In this week’s episode, guest Xiomara Cervantes-Gómez discusses her article “Where Blackness Dies: The Aesthetics of a Massacre and the Violence of Remembering,” which analyzes the digital altar created to commemorate the lives of 72 Central American migrants massacred in Mexico in 2010. Cervantes-Gómez builds on this analysis to interrogate the sensationalist depictions of migrant death, the affordances and limitations of digital media for attending to the divine, and, ultimately, the politics of blackness in the context of Mexico and the American continent.
“I had to rethink what an altar meant and what it did signify. In Latin American and in Mexican theological practices, the materiality of the altar is filled with the divine. What does that mean when we put it on a digital platform? What is digital material? And who has access to this? It assumes a certain class level. Do the families of these victims even have internet or a computer to access this digital altar that is commemorating their loved ones?”

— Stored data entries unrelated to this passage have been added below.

--- src/rtl/world_clock_pkg.sv ---
// Shared types and constants for the world-clock scheduler.
// Zone indices, FSM states and sentinel values.
package world_clock_pkg;

    localparam int NZONE = 4;
    localparam logic [4:0] HOUR_INVALID = 5'd31;
    localparam logic [4:0] HOUR_MAX = 5'd23;

    typedef logic [1:0] zone_t;

    localparam zone_t ZONE_KST = 2'd0;
    localparam zone_t ZONE_CET = 2'd1;
    localparam zone_t ZONE_EST = 2'd2;
    localparam zone_t ZONE_UTC = 2'd3;

    typedef enum logic [1:0] {
        IDLE,
        SWEEP,
        DONE
    } state_e;

endpackage

--- src/rtl/world_clock_sched_if.sv ---
// Link between the scheduler and the combinational converter.
// master: drives conv_hour/tz_sel, reads hour24. slave: converter side.
interface world_clock_sched_if;
    logic [4:0] conv_hour;
    logic [1:0] tz_sel;
    logic [4:0] hour24;

    modport master (
        output conv_hour,
        output tz_sel,
        input  hour24
    );

    modport slave (
        input  conv_hour,
        input  tz_sel,
        output hour24
    );
endinterface

--- src/rtl/world_clock_sched_zone_rotator.sv ---
// Displayed-zone rotator: dwell timer on tick_1hz plus button advance.
// Ports: clk, rst_n, tick_1hz, btn_next, auto_en -> disp_idx.
module zone_rotator
    import world_clock_pkg::*;
#(
    parameter int DWELL_S = 5
) (
    input  logic  clk,
    input  logic  rst_n,
    input  logic  tick_1hz,
    input  logic  btn_next,
    input  logic  auto_en,
    output zone_t disp_idx
);

    localparam logic [5:0] DWELL_LAST = 6'(DWELL_S - 1);

    logic [5:0] dwell_cnt_q;
    logic [5:0] dwell_cnt_d;
    zone_t      disp_idx_q;
    zone_t      disp_idx_d;
    logic       expire;
    logic       adv;

    // Button and expiry in the same cycle collapse into one advance.
    always_comb begin
        expire = auto_en && tick_1hz && (dwell_cnt_q == DWELL_LAST);
        adv = expire || btn_next;
        dwell_cnt_d = dwell_cnt_q;
        disp_idx_d = disp_idx_q;
        if (adv) begin
            dwell_cnt_d = '0;
            disp_idx_d = disp_idx_q + 2'd1;
        end else if (!auto_en) begin
            dwell_cnt_d = '0;
        end else if (tick_1hz) begin
            dwell_cnt_d = dwell_cnt_q + 6'd1;
        end
    end

    always_ff @(posedge clk or negedge rst_n) begin
        if (!rst_n) begin
            dwell_cnt_q <= '0;
            disp_idx_q <= ZONE_KST;
        end else begin
            dwell_cnt_q <= dwell_cnt_d;
            disp_idx_q <= disp_idx_d;
        end
    end

    assign disp_idx = disp_idx_q;

endmodule

--- src/rtl/world_clock_sched.sv ---
// Time-shares one world-time converter over four zones into a result bank.
// Ports: timekeeping inputs, converter link (conv), status, display outputs.
module world_clock_sched
    import world_clock_pkg::*;
#(
    parameter int DWELL_S = 5
) (
    input  logic                clk,
    input  logic                rst_n,
    input  logic [4:0]          hour_kst,
    input  logic                refresh_req,
    input  logic                tick_1hz,
    input  logic                btn_next,
    input  logic                auto_en,
    world_clock_sched_if.master conv,
    output logic                busy,
    output logic                done,
    output logic                valid,
    output logic [1:0]          disp_idx,
    output logic [4:0]          disp_hour,
    output logic                err_range
);

    state_e     state_q;
    state_e     state_d;
    logic [4:0] conv_hour_q;
    logic [4:0] conv_hour_d;
    logic [4:0] last_hour_q;
    logic [4:0] last_hour_d;
    zone_t      tz_sel_q;
    zone_t      tz_sel_d;
    logic       pend_q;
    logic       pend_d;
    logic       valid_q;
    logic       valid_d;
    logic       err_q;
    logic       err_d;
    logic [4:0] bank_q [NZONE];
    logic [4:0] bank_d [NZONE];
    logic       hour_ok;
    logic       start;

    assign hour_ok = (hour_kst <= HOUR_MAX);
    assign start = (state_q == IDLE) && hour_ok
                && ((hour_kst != last_hour_q) || pend_q);

    always_ff @(posedge clk or negedge rst_n) begin
        if (!rst_n) begin
            state_q <= IDLE;
        end else begin
            state_q <= state_d;
        end
    end

    always_comb begin
        state_d = state_q;
        unique case (state_q)
            IDLE:    if (start) state_d = SWEEP;
            SWEEP:   if (tz_sel_q == ZONE_UTC) state_d = DONE;
            DONE:    state_d = IDLE;
            default: state_d = IDLE;
        endcase
    end

    always_comb begin
        busy = (state_q == SWEEP);
        done = (state_q == DONE);
    end

    // tz_sel_q doubles as the sweep index; it returns to 0 after zone 3.
    always_comb begin
        conv_hour_d = conv_hour_q;
        last_hour_d = last_hour_q;
        tz_sel_d = tz_sel_q;
        valid_d = valid_q;
        err_d = err_q;
        bank_d = bank_q;
        if (start) begin
            pend_d = 1'b0;
        end else if (refresh_req) begin
            pend_d = 1'b1;
        end else begin
            pend_d = pend_q;
        end
        if (state_q == IDLE) begin
            if (start) begin
                conv_hour_d = hour_kst;
                last_hour_d = hour_kst;
                tz_sel_d = ZONE_KST;
            end
            if (!hour_ok) begin
                err_d = 1'b1;
            end
        end
        if (state_q == SWEEP) begin
            bank_d[tz_sel_q] = conv.hour24;
            tz_sel_d = tz_sel_q + 2'd1;
        end
        if (state_q == DONE) begin
            valid_d = 1'b1;
        end
    end

    always_ff @(posedge clk or negedge rst_n) begin
        if (!rst_n) begin
            conv_hour_q <= '0;
            last_hour_q <= HOUR_INVALID;
            tz_sel_q <= ZONE_KST;
            pend_q <= 1'b0;
            valid_q <= 1'b0;
            err_q <= 1'b0;
            for (int i = 0; i < NZONE; i++) begin
                bank_q[i] <= '0;
            end
        end else begin
            conv_hour_q <= conv_hour_d;
            last_hour_q <= last_hour_d;
            tz_sel_q <= tz_sel_d;
            pend_q <= pend_d;
            valid_q <= valid_d;
            err_q <= err_d;
            bank_q <= bank_d;
        end
    end

    zone_rotator #(
        .DWELL_S(DWELL_S)
    ) u_rot (
        .clk(clk),
        .rst_n(rst_n),
        .tick_1hz(tick_1hz),
        .btn_next(btn_next),
        .auto_en(auto_en),
        .disp_idx(disp_idx)
    );

    assign conv.conv_hour = conv_hour_q;
    assign conv.tz_sel = tz_sel_q;
    assign valid = valid_q;
    assign err_range = err_q;
    assign disp_hour = bank_q[disp_idx];

endmodule

--- src/flat_wrapper.sv ---
// flat-port wrapper written by rule: the top's interface ports become plain ports
module world_clock_sched_flat import world_clock_pkg::*;
#(
    parameter int DWELL_S = 5
)
  (clk, rst_n, hour_kst, refresh_req, tick_1hz, btn_next, auto_en, busy, done, valid, disp_idx, disp_hour, err_range, conv_conv_hour, conv_tz_sel, conv_hour24);
  world_clock_sched_if conv_i ();
  input  logic clk;
  input  logic rst_n;
  input  logic [4:0] hour_kst;
  input  logic refresh_req;
  input  logic tick_1hz;
  input  logic btn_next;
  input  logic auto_en;
  output logic busy;
  output logic done;
  output logic valid;
  output logic [1:0] disp_idx;
  output logic [4:0] disp_hour;
  output logic err_range;
  output wire logic [$bits(conv_i.conv_hour)-1:0] conv_conv_hour;
  output wire logic [$bits(conv_i.tz_sel)-1:0] conv_tz_sel;
  input wire logic [$bits(conv_i.hour24)-1:0] conv_hour24;
  assign conv_conv_hour = conv_i.conv_hour;
  assign conv_tz_sel = conv_i.tz_sel;
  assign conv_i.hour24 = conv_hour24;
  world_clock_sched #(.DWELL_S(DWELL_S)) u_core (.clk(clk), .rst_n(rst_n), .hour_kst(hour_kst), .refresh_req(refresh_req), .tick_1hz(tick_1hz), .btn_next(btn_next), .auto_en(auto_en), .conv(conv_i), .busy(busy), .done(done), .valid(valid), .disp_idx(disp_idx), .disp_hour(disp_hour), .err_range(err_range));
endmodule
--- config.mk ---
export PLATFORM = sky130hd
export DESIGN_NAME = world_clock_sched_flat
export DESIGN_NICKNAME = d
export VERILOG_FILES = /design/src/rtl/world_clock_pkg.sv /design/src/rtl/world_clock_sched_if.sv /design/src/rtl/world_clock_sched_zone_rotator.sv /design/src/rtl/world_clock_sched.sv /design/src/flat_wrapper.sv
export SDC_FILE = /design/constraint.sdc
export NUM_CORES = 1
export LEC_CHECK = 0
export BUFFER_PORTS_ARGS = -buffer_cell sky130_fd_sc_hd__buf_4
export CAP_MARGIN = 10
export CORE_ASPECT_RATIO = 1.4
export CORE_UTILIZATION = 42
export CTS_BUF_LIST = sky130_fd_sc_hd__clkbuf_8
export CTS_CLUSTER_DIAMETER = 100
export CTS_CLUSTER_SIZE = 16
export DETAILED_ROUTE_END_ITERATION = 8
export PLACE_DENSITY = 0.69
export SYNTH_ARGS = -nofsm -noshare
export SYNTH_HDL_FRONTEND = slang
export SYNTH_SLANG_ARGS = --single-unit
--- constraint.sdc ---
create_clock -name clk -period 1.55 [get_ports clk]
set_input_delay 0.2325 -clock clk [delete_from_list [all_inputs] [get_ports clk]]
set_output_delay 0.2325 -clock clk [all_outputs]
set_load 0.02 [all_outputs]
==> out/metrics.csv <==
stage,metric,value,unit
timing,finalCritPeriodShare,1.11,
detailed_routing,dr_total_vias,1277,
critical_path,cp_num_buf_inv,2,
critical_path,cp_slowest_stage_delay,0.53,ns
yosys,synth.area.mux_share,0.236,
yosys,ys_ff_latch,45,
critical_path,cp_max_fo,3,
critical_path,crit_path_frequent_cell,buf_6,
placement,numPortBuffers,33,
detailed_routing,route.detailed.drc,0,
critical_path,end_kind,primary output,
timing,hold_violations,0,
finish,syn_to_final_growth,29.6,%
timing,period_minus_slack,1.73,ns
yosys,synth_edf_count,0,
yosys,synthSimpleGateAreaFrac,0.0689,
clock_network,cts_buffers,5,
yosys,netlist_area,2030,µm²
worst_hold_path,hold_depth,3,
critical_path,crit_arrival,1.49,ns
timing,timing.slew.headroom,0.627,
grt,antenna_found_initial,0,
placement,place_hpwl,2760,µm
yosys,netlist_top_cells_count,"dfrtp_1, mux2_2, nor2_1",
worst_hold_path,hold_end,u_core.pend_q$_DFFE_PN0P_,
placement,dp_slack,-0.152,ns
critical_path,reg2reg_depth,4,
timing,setup_ws,-0.176,ns
clock_network,clkSinkCount,45,
timing,tns,-0.923,ns
finish,stdcell_area,2640,µm²
clock_network,root_buffer,clkbuf_8,
yosys,synthTopCellsByArea,"dfrtp_1, mux2_2, dfstp_2",
placement,dpl-instance-area,2410,µm²
critical_path,worst_setup_path_start_kind,register,
status,status,finished with violations,
detailed_routing,dr.pass1.iters,3,
detailed_routing,antenna_left,0,
critical_path,reg2reg_setup_slack,-0.04,ns
yosys,yosysSeqAreaShare,0.557,
yosys,syn_nets,168,
finish,fin_cells,258,
timing,fin_skew,0.00807,ns
grt,grtUsageTotal,0.173,
pwr,leakagePower,0.00118,µW
status,violations,setup timing,
worst_hold_path,worstHoldStart,refresh_req,
yosys,synth_compound_area_frac,0.0277,
detailed_routing,finalWirelength,3770,µm
timing,max_freq,579,MHz
finish,drive_gt1_frac,0.536,
grt,grt_max_degree,46,
yosys,synth_top_area_frac,0.492,
timing,drv_slew,0,
grt,grt_pass1_wl,6490,µm
yosys,ys_warn_count,0,
finish,final_net_count,217,
detailed_routing,drt-vias-per-instance,4.95,
clock_network,clkTransAtPathRegs,0.08,ns
yosys,synthFlopType,dfrtp_1,
yosys,synth_top_family_by_area,multiplexers,
die,io-pin-count,34,
critical_path,worstSetupPathType,reg2out,
timing,tightest_slew,0.559,ns
detailed_routing,post_drt_wl_per_cell,14.6,µm
pwr,vdd_ir_drop_max,1.30,mV
worst_hold_path,hp-class,in2reg,
clock_network,worstSkewPairLatency,0.29,ns
yosys,yosysUniqueCellTypes,30,
die,die_w,60.8,µm
critical_path,cp_slowest_cell,mux4_2,
critical_path,crit_family,multiplexers,
yosys,synthAdderAreaFrac,0.0369,
yosys,async_reset_ff_frac,1.00,
yosys,yosysMostFrequentCell,dfrtp_1,
finish,fin_util,0.572,
die,die-area,5130,µm²
critical_path,r2r-start,u_core.last_hour_q[4]$_DFFE_PN1P_,
timing,setup_violations,10,
pwr,powerDensity,2160,nW/µm²
yosys,synthXorXnorAreaFrac,0.0517,
die,coreArea,4610,µm²
critical_path,worstPathCellList,buf_6 > mux4_2 > buf_6,
yosys,syn_inst,146,
timing,rsz0062_at_grt,true,
clock_network,cts_tree,yes,
die,initial_core_util,0.441,
placement,place.gp.congestion,0.829,
detailed_routing,drt-initial-drc-count,26,
critical_path,required,1.32,ns
finish,antenna_cells,0,
yosys,avgSynthCellArea,13.9,µm²
die,rows,29,
placement,dp.cells,247,
grt,grt_pass1_vias,1417,
yosys,yosys.area.top_type,dfrtp_1,
clock_network,clockBufferDepth,2,
critical_path,r2r_end,u_core.conv.conv_hour[0]$_DFFE_PN0P_,
die,die_h,84.4,µm
grt,grt-ovfl-total,0,
run,max-cap-violations,0,
clock_network,h-tree-depth,2,
[worst max path at each step]
stage | startpoint | endpoint | cells past startpoint
finish | u_core.u_rot.disp_idx[0]$_DFFE_PN0N_ | disp_hour[0] | 3
global route | u_core.u_rot.disp_idx[0]$_DFFE_PN0N_ | disp_hour[0] | 3
detailed placement | u_core.last_hour_q[4]$_DFFE_PN1P_ | u_core.conv.tz_sel[0]$_DFFE_PN0P_ | 5
CTS | u_core.u_rot.disp_idx[0]$_DFFE_PN0N_ | disp_hour[0] | 3
global placement | u_core.last_hour_q[0]$_DFFE_PN1P_ | u_core.conv.conv_hour[1]$_DFFE_PN0P_ | 4
floorplan | u_core.last_hour_q[0]$_DFFE_PN1P_ | u_core.conv.conv_hour[0]$_DFFE_PN0P_ | 5
[layer usage]
layer,global-route usage,up-vias,wire (µm)
li1,-,601,-
met1,0.195,642,1540
met2,0.300,28,2030
met3,0.0493,6,143
met4,0.0682,0,62
met5,0,-,0
[cells by family after synthesis]
logic type	after synthesis
compound gates	7
xor+xnor	12
mux	36
simple gates	30
fa+ha+maj	6
buf+inv	10
flops	45
[cell usage in the layout, fill, tap and decap left out, drive strengths merged, types with 2 or more instances in the layout]
cell type / Yosys / routed
mux4: 5 / 5
clkbuf: 2 / 6
dfrtp: 40 / 40
xnor2: 7 / 7
buf: 2 / 45
nand2: 8 / 8
mux2: 30 / 30
nor2b: 2 / 2
dfstp: 5 / 5
inv: 5 / 6
xor2: 5 / 5
nand4: 3 / 3
ha: 6 / 6
nor2: 12 / 12
[final cells by class]
cell class	instances	area, µm²
clock buffer	6	82.6
clock inverter	2	37.5
fill	412	1970
inverter	6	22.5
multi-input combinational	91	906
sequential	45	1130
tap	62	77.6
timing repair buffer	46	378
[report_power, final]
part	switching (µW)	internal, µW
Combinational	1170	1520
Clock	394	524
Sequential	334	1740
[sequential cells by signal, summed over array words and instances (netlist names)]
signal	cells
u_core.u_rot.dwell_cnt_q	6
u_core.valid	1
u_core.last_hour_q	5
u_core.bank_q	20
u_core.pend_q	1
u_core.u_rot.disp_idx	2
u_core.state_q	2
u_core.err_range	1
u_core.conv.tz_sel	2
u_core.conv.conv_hour	5
[repair_timing]
action                     CTS  global route
pin swaps                    2             1
hold buffers                 1             0
gates resized for setup     14             6
hold endpoints to repair    40             0
setup endpoints to repair   14            36
buffers inserted             1             1
[worst reg2reg max path: cells and delay by family, from the launching register on]
| kind | cells | cell delay [ns] |
|---|---|---|
| mux | 1 | 0.31 |
| simple gates | 1 | 0.12 |
| xor+xnor | 1 | 0.12 |
| compound gates | 1 | 0.35 |
| flops | 1 | 0.57 |
[stage by stage]
stage,power (µW),hold WS (ns)
global route,6050,0.147
floorplan,3670,-0.0631
global placement,4450,0.247
CTS,5710,0.150
finish,5680,0.152
detailed placement,4570,0.268
(Power assumes the default switching activity.)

Episode Transcript (opens as PDF)
Show Notes
05:45 a report on the 2010 Tamaulipas Massacre
06:30 a brief history of Los Zetas
10:00 Gore Capitalism by Sayak Valencia
13:20 Trafficking by Hector Amaya
14:30 about the 72 Migrantes project
25:00 a brief introduction to mestizaje
32:00 “Mama’s Baby, Papa’s Maybe: An American Grammar Book” by Hortense Spillers
34:30 In the Wake by Christina Sharpe
40:45 about the militarization of the Mexican southern border
About the Guest
Xiomara Verenice Cervantes-Gómez is an Assistant Professor of Spanish and Portuguese at the University of Illinois Urbana-Champaign. As a transdisciplinary queer and performance theorist, she researches and writes at the interstice between Latin American and US Latinx cultural studies, continental philosophy, performance studies, queer theory and contemporary literature. Dr. Cervantes-Gómez received her PhD in Spanish and Latin American Studies at the University of Southern California. She also holds a Master’s in Theological Studies in Religions of the Americas from Harvard Divinity School and a BA from the University of California, Riverside. She currently serves on the editorial board of Women and Language and has recently served as co-chair of the Latin American Studies Association’s Sexuality Section.